Copy out the entries below exactly as they stand, but only from the line containing "export DESIGN_NICKNAME = timing_recovery_top" through the line containing "layout | 5.65 ns |".

◇ ◇ ◇ ◇ ◇ ◇ ◇

This design comes from an exercise in tuning for small area and a short achievable clock period on the open sky130 flow, not from production work.
Where RTL was checked, it was by simulation tests only, not by an equivalence proof against the original.
Only the layout flow was run in run 2; the RTL was not checked for function there.

## flow/design.v (module list and top-level ports; edited modules follow where they fit)
// module gardner_ted: 965 lines
// module loop_filter_pi: 311 lines
// module symbol_nco: 32 lines
// module timing_recovery_top: 39 lines
module timing_recovery_top (
  input  logic               clk,
  input  logic               reset_n,
  input  logic [31:0]        sample_i,     
  output logic [31:0]        sym_o,        
  output logic               sym_valid_o,
  output logic [18:0]        err_o,        
  output logic signed [11:0] ctrl_o
);
  // ...
==> flow/flow/run.sh <==
#!/bin/bash
# The standard layout (the standard.sh, unchanged synthesis and steps) with
# two make settings: the timing repair steps aim for 6.4 ns of setup slack
# (SETUP_SLACK_MARGIN=6.4), and every input and output port still gets its own
# buffer, but a buf_1 rather than the default delay buffer (BUFFER_PORTS_ARGS);
# the repair steps resize the ones on critical paths. The make output goes to
# standard_flow.log; each ORFS step also keeps its own log under orfs/logs.
set -euo pipefail
bash standard.sh SETUP_SLACK_MARGIN=6.4 "BUFFER_PORTS_ARGS=-buffer_cell sky130_fd_sc_hd__buf_1" finish > standard_flow.log 2>&1
==> flow/standard.sh <==
#!/bin/bash
# synth_recipe.tcl (not shown) runs the flow's synth.tcl, then flattens the netlist and writes it again
# the make line also repeats each setting of config.mk as NAME=value (left out here)
make -C /OpenROAD-flow-scripts/flow DESIGN_CONFIG=/design/flow/config.mk WORK_HOME=/design/flow/orfs CLKGATE_MAP_FILE= SYNTH_SCRIPT=/design/flow/synth_recipe.tcl "${@:-finish}"
==> flow/config.mk <==
export PLATFORM = sky130hd
export DESIGN_NAME = timing_recovery_top
export DESIGN_NICKNAME = timing_recovery_top
export VERILOG_FILES = /design/flow/design.v
export SDC_FILE = /design/flow/constraint.sdc
export NUM_CORES = 4
export LEC_CHECK = 0
export CAP_MARGIN = 20
export CORE_MARGIN = 2
export CORE_UTILIZATION = 40
export CTS_CLUSTER_DIAMETER = 100
export CTS_CLUSTER_SIZE = 25
export SLEW_MARGIN = 20
==> flow/constraint.sdc <==
create_clock -name core_clock -period 12.0 [get_ports {clk}]
set_input_delay 2.4000 -clock core_clock [delete_from_list [all_inputs] [get_ports {clk}]]
set_output_delay 2.4000 -clock core_clock [all_outputs]
set_load 0.01 [all_outputs]
==> out/qor_table.md, run 1 <==
| Step | Item | This run |
|---|---|---|
| synthesis | Cells after Synth | 2,073 |
| final layout | Area occupied by registers | 8800 µm² |
| grt | Total grt overflow | 0 |
| setup path | Reg2Reg Depth | 15 |
| grt | Number of global-route vias before repair | 15,770 |
| synthesis | Dominant synthesized flop cell | sky130_fd_sc_hd__dfxtp_1 |
| setup path | CP max stage delay | 0.50 ns |
| timing | Min cycle time layout | 5.65 ns |
| grt | Routing usage on met2 | 0.319 |
| synthesis | Leading cell type by number of instances after synthesis | sky130_fd_sc_hd__dfxtp_1 |
| timing | Relative max-transition margin | 0.413 |
| final layout | Nets@finish | 2,520 |
| cts | Post-CTS repair timing setup buffer count | 29 |
| final layout | Commonest non-fill, non-tap cell in the layout | sky130_fd_sc_hd__dfxtp_1 |
| synthesis | Commonest cells in the synthesized netlist | sky130_fd_sc_hd__dfxtp_1 (408), sky130_fd_sc_hd__fa_1 (206), sky130_fd_sc_hd__a22oi_1 (183) |
| status | Run status | timing/DRC/antenna clean |
| timing | Final count of pins violating max slew | 0 |
| final layout | Antenna diodes | 0 |
| synthesis | Complex-gate fraction of the synthesized area | 0.135 |
| setup path | Critical-path top delay cell | sky130_fd_sc_hd__fa_1 |
| setup path | Most Frequent Cell on Critical Path | sky130_fd_sc_hd__fa_1 |
| routing | Total wire length | 59,000 µm |
| final layout | Final core utilization | 0.455 |
| timing | Actual slew at the worst max-slew pin | 0.871 ns |
| grt | GRT Total Usage | 0.196 |
| routing | Routed Antenna Nets | 0 |
| placement | Place WS | 5.26 ns |
| synthesis | Synthesized-area fraction occupied by and/or/nand/nor cells | 0.0522 |
| routing | WL met3 | 3760 µm |
| min path | Source of the worst hold timing path | u_ted.dline[3][25]$_DFF_P_ |
| synthesis | Fraction of synthesized cell area taken by the top area cell type | 0.353 |
| routing | Total via count in the routed design | 15,413 |
| timing | RSZ-0062 raised after global routing | yes |
| synthesis | XOR/XNOR Fraction of Synth Area | 0.104 |
| synthesis | Dominant combinational cell family by area after synthesis | adder cells |
| final layout | Commonest cells after routing, fill and taps aside | sky130_fd_sc_hd__dfxtp_1 (406), sky130_fd_sc_hd__fa_1 (161), sky130_fd_sc_hd__inv_1 (151), sky130_fd_sc_hd__a22oi_1 (149), sky130_fd_sc_hd__xor2_1 (143) |
| final layout | Total area of multi-input combinational cells | 13,800 µm² |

◇ ◇ ◇ ◇ ◇ ◇ ◇

▶ _Solution to the exercise_:
export DESIGN_NICKNAME = timing_recovery_top
export VERILOG_FILES = /design/flow/design.v
export SDC_FILE = /design/flow/constraint.sdc
export NUM_CORES = 4
export LEC_CHECK = 0
export CAP_MARGIN = 20
export CORE_MARGIN = 2
export CORE_UTILIZATION = 40
export CTS_CLUSTER_DIAMETER = 100
export CTS_CLUSTER_SIZE = 25
export SLEW_MARGIN = 20
==> flow/constraint.sdc <==
create_clock -name core_clock -period 12.0 [get_ports {clk}]
set_input_delay 2.4000 -clock core_clock [delete_from_list [all_inputs] [get_ports {clk}]]
set_output_delay 2.4000 -clock core_clock [all_outputs]
set_load 0.01 [all_outputs]
==> out/qor_table.md, run 1 <==
| Step | Item | This run |
|---|---|---|
| synthesis | Cells after Synth | 2,073 |
| final layout | Area occupied by registers | 8800 µm² |
| grt | Total grt overflow | 0 |
| setup path | Reg2Reg Depth | 15 |
| grt | Number of global-route vias before repair | 15,770 |
| synthesis | Dominant synthesized flop cell | sky130_fd_sc_hd__dfxtp_1 |
| setup path | CP max stage delay | 0.50 ns |
| timing | Min cycle time layout | 5.65 ns |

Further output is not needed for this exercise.